Mounting evidence suggests that laws and policies prohibiting illegal drug use could have a central role in shaping health outcomes among people who inject drugs (PWID). To date, no systematic review has characterised the influence of laws and legal frameworks prohibiting drug use on HIV prevention and treatment.
Consistent with PRISMA guidelines, we did a systematic review of peer-reviewed scientific evidence describing the association between criminalisation of drug use and HIV prevention and treatment-related outcomes among PWID. We searched MEDLINE, Embase, SCOPUS, PsycINFO, Sociological Abstracts, CINAHL, Web of Science, and other sources. To be included in our review, a study had to meet the following eligibility criteria: be published in a peer-reviewed journal or presented as a peer-reviewed abstract at a scientific conference; examine, through any study design, the association between an a-priori set of indicators related to the criminalisation of drugs and HIV prevention or treatment among PWID; provide sufficient details on the methods followed to allow critical assessment of quality; be published or presented between Jan 1, 2006, and Dec 31, 2014; and be published in the English language.
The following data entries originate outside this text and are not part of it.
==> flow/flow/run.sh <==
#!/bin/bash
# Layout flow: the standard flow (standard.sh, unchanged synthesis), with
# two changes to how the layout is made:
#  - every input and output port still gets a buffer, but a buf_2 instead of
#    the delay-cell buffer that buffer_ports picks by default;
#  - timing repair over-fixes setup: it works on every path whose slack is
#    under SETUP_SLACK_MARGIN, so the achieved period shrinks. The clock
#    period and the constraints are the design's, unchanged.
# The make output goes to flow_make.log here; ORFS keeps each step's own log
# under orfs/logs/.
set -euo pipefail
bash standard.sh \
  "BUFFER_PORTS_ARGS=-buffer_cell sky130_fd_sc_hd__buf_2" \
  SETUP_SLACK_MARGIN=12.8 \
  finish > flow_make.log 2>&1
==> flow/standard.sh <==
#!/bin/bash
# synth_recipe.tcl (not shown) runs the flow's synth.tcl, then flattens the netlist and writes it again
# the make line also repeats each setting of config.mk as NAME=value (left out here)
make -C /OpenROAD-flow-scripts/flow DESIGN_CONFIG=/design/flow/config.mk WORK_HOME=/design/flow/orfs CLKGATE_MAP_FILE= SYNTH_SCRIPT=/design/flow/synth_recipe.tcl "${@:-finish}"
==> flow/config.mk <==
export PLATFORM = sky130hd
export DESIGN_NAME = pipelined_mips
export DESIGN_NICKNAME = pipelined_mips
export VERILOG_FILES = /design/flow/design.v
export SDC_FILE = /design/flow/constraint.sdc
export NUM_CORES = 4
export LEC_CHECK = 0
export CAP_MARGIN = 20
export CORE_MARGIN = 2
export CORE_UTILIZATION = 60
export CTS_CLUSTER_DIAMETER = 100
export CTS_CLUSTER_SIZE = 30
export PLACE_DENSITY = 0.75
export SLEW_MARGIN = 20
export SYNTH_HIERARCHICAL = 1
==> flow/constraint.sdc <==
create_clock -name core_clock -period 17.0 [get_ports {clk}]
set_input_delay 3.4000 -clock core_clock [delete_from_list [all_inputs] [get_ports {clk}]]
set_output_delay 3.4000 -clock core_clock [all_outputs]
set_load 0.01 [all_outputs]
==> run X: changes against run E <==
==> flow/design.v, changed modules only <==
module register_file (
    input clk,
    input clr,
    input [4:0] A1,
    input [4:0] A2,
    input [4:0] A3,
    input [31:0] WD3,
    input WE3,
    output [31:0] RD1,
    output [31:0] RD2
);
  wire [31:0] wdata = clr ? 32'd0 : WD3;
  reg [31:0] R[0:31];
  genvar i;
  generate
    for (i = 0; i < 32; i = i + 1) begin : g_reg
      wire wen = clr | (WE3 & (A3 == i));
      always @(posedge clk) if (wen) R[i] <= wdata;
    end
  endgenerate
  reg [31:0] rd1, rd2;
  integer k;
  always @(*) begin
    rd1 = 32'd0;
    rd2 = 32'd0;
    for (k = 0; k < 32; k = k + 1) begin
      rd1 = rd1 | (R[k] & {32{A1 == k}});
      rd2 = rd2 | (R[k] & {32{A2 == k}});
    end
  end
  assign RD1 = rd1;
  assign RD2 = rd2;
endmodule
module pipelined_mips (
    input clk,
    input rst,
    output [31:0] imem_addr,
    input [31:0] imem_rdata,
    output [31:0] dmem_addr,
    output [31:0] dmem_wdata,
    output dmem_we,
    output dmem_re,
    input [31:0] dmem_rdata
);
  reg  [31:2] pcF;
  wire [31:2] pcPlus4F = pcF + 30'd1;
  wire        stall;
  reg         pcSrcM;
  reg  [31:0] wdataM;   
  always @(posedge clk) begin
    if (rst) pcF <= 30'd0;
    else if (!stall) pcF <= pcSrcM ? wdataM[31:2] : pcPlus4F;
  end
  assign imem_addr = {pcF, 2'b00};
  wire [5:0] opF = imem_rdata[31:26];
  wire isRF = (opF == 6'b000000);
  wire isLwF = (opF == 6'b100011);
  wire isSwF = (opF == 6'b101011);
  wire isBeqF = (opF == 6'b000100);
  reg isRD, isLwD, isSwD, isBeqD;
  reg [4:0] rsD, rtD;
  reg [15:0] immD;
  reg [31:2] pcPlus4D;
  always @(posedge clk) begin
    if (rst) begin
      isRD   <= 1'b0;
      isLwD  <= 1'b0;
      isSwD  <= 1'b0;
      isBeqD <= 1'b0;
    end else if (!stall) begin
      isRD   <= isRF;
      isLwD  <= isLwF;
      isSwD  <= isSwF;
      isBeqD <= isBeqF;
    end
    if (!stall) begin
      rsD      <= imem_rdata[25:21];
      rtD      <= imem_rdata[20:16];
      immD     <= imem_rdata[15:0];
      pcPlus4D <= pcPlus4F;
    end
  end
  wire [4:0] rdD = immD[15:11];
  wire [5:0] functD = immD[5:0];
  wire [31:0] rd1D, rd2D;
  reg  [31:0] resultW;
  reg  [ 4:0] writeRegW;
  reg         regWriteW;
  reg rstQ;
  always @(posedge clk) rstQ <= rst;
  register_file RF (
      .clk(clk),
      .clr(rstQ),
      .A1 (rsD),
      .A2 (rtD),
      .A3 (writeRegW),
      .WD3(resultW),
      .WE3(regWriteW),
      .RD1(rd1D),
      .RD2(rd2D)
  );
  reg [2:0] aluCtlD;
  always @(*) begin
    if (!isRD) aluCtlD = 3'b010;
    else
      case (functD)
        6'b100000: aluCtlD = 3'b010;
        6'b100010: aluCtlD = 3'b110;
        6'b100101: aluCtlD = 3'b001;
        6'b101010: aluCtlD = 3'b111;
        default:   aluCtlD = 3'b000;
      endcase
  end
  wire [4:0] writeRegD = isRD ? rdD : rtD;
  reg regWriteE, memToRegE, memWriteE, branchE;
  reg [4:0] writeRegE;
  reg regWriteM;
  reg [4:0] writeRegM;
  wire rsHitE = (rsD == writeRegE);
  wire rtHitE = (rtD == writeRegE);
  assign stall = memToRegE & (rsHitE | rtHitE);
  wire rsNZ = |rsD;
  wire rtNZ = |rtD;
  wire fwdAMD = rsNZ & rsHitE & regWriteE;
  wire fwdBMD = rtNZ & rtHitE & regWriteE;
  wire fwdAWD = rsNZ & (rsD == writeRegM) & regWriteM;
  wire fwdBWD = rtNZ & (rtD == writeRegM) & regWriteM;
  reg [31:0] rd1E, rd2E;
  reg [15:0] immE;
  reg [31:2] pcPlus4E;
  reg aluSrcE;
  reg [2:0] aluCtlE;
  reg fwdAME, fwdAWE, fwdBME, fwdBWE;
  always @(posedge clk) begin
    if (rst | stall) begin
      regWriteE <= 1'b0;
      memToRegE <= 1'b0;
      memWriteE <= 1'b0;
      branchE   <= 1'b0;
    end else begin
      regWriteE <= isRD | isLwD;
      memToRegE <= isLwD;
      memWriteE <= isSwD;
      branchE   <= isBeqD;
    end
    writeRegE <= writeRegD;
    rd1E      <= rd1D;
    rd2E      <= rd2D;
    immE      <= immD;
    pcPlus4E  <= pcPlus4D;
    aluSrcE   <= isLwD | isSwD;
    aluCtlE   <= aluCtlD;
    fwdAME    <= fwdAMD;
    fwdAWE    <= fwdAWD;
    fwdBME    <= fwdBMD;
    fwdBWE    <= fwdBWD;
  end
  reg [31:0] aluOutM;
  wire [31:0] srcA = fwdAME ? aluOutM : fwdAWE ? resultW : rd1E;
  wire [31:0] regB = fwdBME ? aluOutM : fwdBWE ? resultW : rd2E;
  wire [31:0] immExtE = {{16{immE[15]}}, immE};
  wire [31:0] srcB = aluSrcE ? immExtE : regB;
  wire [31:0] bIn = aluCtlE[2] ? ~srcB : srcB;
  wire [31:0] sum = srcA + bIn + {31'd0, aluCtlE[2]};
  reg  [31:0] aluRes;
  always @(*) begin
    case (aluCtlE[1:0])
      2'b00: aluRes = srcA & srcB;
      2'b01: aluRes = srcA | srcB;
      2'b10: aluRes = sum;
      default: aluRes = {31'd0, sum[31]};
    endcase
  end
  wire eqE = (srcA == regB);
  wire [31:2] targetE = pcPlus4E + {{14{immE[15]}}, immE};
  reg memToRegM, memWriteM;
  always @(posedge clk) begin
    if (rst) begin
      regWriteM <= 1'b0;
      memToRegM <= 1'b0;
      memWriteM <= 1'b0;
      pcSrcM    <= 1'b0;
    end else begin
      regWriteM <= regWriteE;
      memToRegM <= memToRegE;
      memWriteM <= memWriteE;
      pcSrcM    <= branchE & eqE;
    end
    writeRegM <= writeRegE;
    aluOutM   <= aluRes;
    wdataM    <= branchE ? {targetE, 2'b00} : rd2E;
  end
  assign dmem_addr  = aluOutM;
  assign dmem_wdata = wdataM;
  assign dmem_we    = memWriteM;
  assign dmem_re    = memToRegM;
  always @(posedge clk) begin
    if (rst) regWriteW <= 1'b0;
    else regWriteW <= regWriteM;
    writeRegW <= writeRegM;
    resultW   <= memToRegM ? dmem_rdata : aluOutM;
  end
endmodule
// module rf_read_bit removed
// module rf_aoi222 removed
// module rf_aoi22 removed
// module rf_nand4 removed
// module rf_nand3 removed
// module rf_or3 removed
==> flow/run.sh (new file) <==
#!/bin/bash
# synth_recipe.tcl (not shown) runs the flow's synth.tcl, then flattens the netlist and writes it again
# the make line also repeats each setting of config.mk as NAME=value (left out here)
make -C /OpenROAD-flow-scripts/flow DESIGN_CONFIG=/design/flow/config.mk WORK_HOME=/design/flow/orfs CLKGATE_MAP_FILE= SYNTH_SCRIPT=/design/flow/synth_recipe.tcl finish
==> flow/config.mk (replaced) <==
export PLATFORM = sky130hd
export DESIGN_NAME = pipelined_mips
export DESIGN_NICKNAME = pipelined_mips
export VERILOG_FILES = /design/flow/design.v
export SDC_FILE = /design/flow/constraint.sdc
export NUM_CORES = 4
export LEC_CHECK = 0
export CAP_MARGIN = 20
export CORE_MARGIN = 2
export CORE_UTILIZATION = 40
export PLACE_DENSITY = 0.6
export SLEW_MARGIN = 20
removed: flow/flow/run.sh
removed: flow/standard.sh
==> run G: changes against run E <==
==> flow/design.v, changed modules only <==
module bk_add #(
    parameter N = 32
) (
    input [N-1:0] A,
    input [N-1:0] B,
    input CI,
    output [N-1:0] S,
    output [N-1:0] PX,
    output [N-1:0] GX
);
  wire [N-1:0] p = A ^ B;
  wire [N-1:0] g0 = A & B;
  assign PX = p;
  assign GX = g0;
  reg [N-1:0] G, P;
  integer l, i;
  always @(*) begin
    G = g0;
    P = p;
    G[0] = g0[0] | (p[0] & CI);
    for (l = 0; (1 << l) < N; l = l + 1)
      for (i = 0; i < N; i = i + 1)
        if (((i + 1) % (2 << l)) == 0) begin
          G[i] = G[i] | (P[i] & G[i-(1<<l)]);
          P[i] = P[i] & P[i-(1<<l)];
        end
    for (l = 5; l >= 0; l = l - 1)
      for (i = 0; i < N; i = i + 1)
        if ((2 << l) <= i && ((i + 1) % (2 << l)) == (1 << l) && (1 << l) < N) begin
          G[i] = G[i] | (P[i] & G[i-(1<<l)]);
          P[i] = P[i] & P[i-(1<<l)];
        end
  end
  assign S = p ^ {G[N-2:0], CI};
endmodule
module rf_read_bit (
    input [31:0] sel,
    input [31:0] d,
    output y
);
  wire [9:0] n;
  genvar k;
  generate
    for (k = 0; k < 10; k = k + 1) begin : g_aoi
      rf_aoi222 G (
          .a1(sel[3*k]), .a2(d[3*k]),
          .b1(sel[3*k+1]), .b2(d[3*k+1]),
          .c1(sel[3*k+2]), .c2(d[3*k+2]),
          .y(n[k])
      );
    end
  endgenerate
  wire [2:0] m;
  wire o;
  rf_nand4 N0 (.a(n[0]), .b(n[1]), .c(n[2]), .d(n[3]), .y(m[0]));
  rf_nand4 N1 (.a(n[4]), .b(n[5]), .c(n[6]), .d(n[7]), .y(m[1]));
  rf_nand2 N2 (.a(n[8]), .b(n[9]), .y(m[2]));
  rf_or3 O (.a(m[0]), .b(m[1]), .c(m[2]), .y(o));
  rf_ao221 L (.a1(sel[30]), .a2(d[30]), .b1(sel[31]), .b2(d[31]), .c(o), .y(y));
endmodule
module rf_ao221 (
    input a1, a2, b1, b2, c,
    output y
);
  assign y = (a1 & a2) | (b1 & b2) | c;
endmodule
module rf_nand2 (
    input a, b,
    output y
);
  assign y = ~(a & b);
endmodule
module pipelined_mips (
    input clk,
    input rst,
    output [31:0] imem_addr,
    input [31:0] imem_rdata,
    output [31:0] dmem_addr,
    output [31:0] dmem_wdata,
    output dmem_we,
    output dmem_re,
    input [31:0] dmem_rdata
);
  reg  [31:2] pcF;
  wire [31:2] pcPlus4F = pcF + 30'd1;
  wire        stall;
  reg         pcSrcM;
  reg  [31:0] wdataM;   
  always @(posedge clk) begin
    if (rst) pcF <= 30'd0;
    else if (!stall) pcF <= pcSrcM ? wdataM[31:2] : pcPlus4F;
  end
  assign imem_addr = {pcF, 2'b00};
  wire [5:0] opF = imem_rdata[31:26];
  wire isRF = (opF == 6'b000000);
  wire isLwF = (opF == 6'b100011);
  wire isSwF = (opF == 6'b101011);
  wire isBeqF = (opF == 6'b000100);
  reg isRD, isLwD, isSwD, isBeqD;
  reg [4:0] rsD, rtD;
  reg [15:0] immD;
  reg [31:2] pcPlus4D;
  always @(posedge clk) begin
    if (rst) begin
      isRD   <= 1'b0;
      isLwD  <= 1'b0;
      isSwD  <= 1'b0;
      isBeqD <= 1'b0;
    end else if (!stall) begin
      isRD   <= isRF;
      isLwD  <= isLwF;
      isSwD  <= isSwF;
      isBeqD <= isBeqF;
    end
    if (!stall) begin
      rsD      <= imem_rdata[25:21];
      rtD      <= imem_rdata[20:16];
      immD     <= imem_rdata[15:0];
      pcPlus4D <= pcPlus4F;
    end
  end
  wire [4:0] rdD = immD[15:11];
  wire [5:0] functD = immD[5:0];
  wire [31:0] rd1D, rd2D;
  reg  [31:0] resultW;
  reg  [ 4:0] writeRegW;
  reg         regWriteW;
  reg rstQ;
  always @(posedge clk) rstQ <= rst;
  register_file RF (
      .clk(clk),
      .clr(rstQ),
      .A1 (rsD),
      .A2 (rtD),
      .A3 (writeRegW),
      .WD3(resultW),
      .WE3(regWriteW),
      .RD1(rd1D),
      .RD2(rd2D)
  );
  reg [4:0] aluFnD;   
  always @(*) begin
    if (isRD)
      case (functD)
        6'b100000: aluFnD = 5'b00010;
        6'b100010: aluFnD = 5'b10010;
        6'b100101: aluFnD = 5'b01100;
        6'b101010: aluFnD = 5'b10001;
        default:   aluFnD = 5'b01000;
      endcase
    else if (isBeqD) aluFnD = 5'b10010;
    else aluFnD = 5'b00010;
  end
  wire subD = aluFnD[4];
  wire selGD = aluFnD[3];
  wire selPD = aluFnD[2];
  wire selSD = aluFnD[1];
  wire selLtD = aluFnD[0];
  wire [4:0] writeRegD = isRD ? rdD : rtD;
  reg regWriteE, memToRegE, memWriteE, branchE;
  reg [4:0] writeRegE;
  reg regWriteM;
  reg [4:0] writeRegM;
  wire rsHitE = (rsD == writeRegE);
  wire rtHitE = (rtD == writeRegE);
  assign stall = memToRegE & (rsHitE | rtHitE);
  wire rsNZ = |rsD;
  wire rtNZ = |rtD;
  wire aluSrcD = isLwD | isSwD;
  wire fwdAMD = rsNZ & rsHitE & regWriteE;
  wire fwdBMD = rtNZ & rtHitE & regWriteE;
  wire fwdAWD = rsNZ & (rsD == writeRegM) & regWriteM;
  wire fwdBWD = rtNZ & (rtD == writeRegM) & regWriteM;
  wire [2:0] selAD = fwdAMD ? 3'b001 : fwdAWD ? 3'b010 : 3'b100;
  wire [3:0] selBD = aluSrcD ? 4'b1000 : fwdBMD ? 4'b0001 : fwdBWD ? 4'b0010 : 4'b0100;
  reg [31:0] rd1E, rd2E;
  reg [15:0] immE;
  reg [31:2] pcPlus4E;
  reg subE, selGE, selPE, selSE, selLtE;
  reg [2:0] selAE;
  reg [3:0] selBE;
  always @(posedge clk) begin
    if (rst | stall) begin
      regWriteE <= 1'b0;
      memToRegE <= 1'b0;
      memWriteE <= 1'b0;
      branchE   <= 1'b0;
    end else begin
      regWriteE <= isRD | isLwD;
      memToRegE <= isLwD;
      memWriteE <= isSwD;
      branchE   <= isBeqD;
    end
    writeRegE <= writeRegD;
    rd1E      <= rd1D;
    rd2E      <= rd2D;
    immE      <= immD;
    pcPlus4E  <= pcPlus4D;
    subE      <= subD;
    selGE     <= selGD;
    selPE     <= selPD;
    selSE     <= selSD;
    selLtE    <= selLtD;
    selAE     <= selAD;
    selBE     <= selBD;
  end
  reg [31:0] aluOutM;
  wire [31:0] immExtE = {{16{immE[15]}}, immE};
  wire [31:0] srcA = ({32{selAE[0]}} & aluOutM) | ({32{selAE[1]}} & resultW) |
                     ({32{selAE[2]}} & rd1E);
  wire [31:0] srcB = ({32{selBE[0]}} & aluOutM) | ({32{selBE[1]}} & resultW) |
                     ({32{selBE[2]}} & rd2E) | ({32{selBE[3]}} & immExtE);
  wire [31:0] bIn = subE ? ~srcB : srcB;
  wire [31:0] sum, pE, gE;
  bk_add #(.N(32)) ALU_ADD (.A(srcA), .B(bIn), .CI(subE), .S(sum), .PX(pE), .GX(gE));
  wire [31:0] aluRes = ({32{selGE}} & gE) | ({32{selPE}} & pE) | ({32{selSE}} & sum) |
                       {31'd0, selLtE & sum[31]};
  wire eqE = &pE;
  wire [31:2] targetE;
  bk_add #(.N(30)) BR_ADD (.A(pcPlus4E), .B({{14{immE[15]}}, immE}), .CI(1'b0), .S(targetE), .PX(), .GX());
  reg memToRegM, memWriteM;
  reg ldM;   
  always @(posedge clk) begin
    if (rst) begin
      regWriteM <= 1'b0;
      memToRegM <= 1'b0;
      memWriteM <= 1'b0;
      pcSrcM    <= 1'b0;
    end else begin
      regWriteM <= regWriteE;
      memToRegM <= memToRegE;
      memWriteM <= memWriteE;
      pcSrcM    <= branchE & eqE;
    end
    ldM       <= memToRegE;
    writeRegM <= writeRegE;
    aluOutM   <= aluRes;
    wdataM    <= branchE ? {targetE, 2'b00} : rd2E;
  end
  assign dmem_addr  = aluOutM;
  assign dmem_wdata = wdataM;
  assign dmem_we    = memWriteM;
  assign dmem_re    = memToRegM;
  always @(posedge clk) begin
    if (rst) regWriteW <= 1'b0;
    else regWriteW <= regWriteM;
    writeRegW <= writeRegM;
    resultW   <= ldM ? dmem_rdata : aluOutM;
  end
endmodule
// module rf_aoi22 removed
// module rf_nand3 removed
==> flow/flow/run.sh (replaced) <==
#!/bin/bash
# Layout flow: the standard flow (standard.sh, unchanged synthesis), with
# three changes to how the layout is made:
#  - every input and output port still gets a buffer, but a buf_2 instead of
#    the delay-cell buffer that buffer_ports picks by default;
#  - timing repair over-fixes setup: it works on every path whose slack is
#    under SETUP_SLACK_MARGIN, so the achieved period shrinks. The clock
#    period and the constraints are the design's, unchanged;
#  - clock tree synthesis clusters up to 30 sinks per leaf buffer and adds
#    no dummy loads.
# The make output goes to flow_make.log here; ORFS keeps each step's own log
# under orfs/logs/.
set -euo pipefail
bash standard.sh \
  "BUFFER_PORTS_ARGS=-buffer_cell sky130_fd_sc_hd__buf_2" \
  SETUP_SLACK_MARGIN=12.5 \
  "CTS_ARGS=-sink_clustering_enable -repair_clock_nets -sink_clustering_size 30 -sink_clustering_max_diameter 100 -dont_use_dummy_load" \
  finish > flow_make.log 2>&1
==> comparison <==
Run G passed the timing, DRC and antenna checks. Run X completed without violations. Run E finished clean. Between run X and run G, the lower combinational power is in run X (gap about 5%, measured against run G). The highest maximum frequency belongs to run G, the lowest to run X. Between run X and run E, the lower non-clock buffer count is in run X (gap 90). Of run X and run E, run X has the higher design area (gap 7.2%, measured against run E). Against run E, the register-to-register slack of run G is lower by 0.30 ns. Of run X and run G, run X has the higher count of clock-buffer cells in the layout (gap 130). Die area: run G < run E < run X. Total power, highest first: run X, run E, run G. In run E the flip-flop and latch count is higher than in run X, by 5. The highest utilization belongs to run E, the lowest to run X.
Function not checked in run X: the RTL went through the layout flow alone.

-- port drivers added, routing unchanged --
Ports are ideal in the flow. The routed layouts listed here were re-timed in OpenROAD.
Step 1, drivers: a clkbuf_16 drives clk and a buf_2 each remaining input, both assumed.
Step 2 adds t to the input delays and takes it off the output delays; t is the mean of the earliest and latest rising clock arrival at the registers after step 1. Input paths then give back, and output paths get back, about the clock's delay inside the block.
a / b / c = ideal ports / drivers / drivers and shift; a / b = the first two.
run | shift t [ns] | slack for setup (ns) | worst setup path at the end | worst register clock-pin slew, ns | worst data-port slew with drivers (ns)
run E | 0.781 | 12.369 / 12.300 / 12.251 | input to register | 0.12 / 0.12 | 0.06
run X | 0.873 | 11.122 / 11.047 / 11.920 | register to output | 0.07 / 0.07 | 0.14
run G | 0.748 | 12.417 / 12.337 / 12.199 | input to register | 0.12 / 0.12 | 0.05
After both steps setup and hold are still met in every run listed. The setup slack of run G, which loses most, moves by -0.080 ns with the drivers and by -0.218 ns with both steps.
This design comes from an exercise in tuning for small area, a short achievable clock period and few clock cycles on the open sky130 flow, not from production work. Function was checked by simulation only, so behaviour that the tests miss may differ from the original. No activity file was given, so power comes from the tool's default toggle rates.

<file path="design/flow/flow/run.sh">
#!/bin/bash
set -euo pipefail
W=$(pwd)
cp config.mk config_own.mk
echo "export SETUP_SLACK_MARGIN = 7.5" >> config_own.mk
sed "s#DESIGN_CONFIG=[^ ]*#DESIGN_CONFIG=$W/config_own.mk#" standard.sh > standard_own.sh
grep -q "config_own.mk" standard_own.sh
bash standard_own.sh synth > synth.log 2>&1
bash standard_own.sh > layout.log 2>&1
</file>
<file path="design/flow/standard.sh">
#!/bin/bash
# synth_recipe.tcl (not shown) runs the flow's synth.tcl, then flattens the netlist and writes it again
# the make line also repeats each setting of config.mk as NAME=value (left out here)
make -C /OpenROAD-flow-scripts/flow DESIGN_CONFIG=/design/flow/config.mk WORK_HOME=/design/flow/orfs CLKGATE_MAP_FILE= SYNTH_SCRIPT=/design/flow/synth_recipe.tcl "${@:-finish}"
</file>
<file path="design/flow/config.mk">
export PLATFORM = sky130hd
export DESIGN_NAME = kianv_core
export DESIGN_NICKNAME = kianv_core
export VERILOG_FILES = /design/flow/design.v
export SDC_FILE = /design/flow/constraint.sdc
export NUM_CORES = 4
export LEC_CHECK = 0
export CAP_MARGIN = 20
export CORE_MARGIN = 2
export CORE_UTILIZATION = 40
export SLEW_MARGIN = 20
</file>
<file path="design/flow/constraint.sdc">
create_clock -name core_clock -period 12.0 [get_ports {clk}]
set_input_delay 2.4000 -clock core_clock [delete_from_list [all_inputs] [get_ports {clk}]]
set_output_delay 2.4000 -clock core_clock [all_outputs]
set_load 0.01 [all_outputs]
</file>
We identified 106 eligible studies comprising 29 longitudinal, 49 cross-sectional, 22 qualitative, two mixed methods, four mathematical modelling studies, and no randomised controlled trials. 120 criminalisation indicators were identified (range 1–3 per study) and 150 HIV indicators were identified (1–5 per study). The most common criminalisation indicators were incarceration (n=38) and street-level policing (n=39), while the most frequent HIV prevention and treatment indicators were syringe sharing (n=35) and prevalence of HIV infection among PWID (n=28). Among the 106 studies included in this review, 85 (80%) suggested that drug criminalisation has a negative effect on HIV prevention and treatment, 10 (9%) suggested no association, five (5%) suggested a beneficial effect, one (1%) suggested both beneficial and negative effects, and five (5%) suggested both null and negative effects.
These data confirm that criminalisation of drug use has a negative effect on HIV prevention and treatment. Our results provide an objective evidence base to support numerous international policy initiatives to reform legal and policy frameworks criminalising drug use.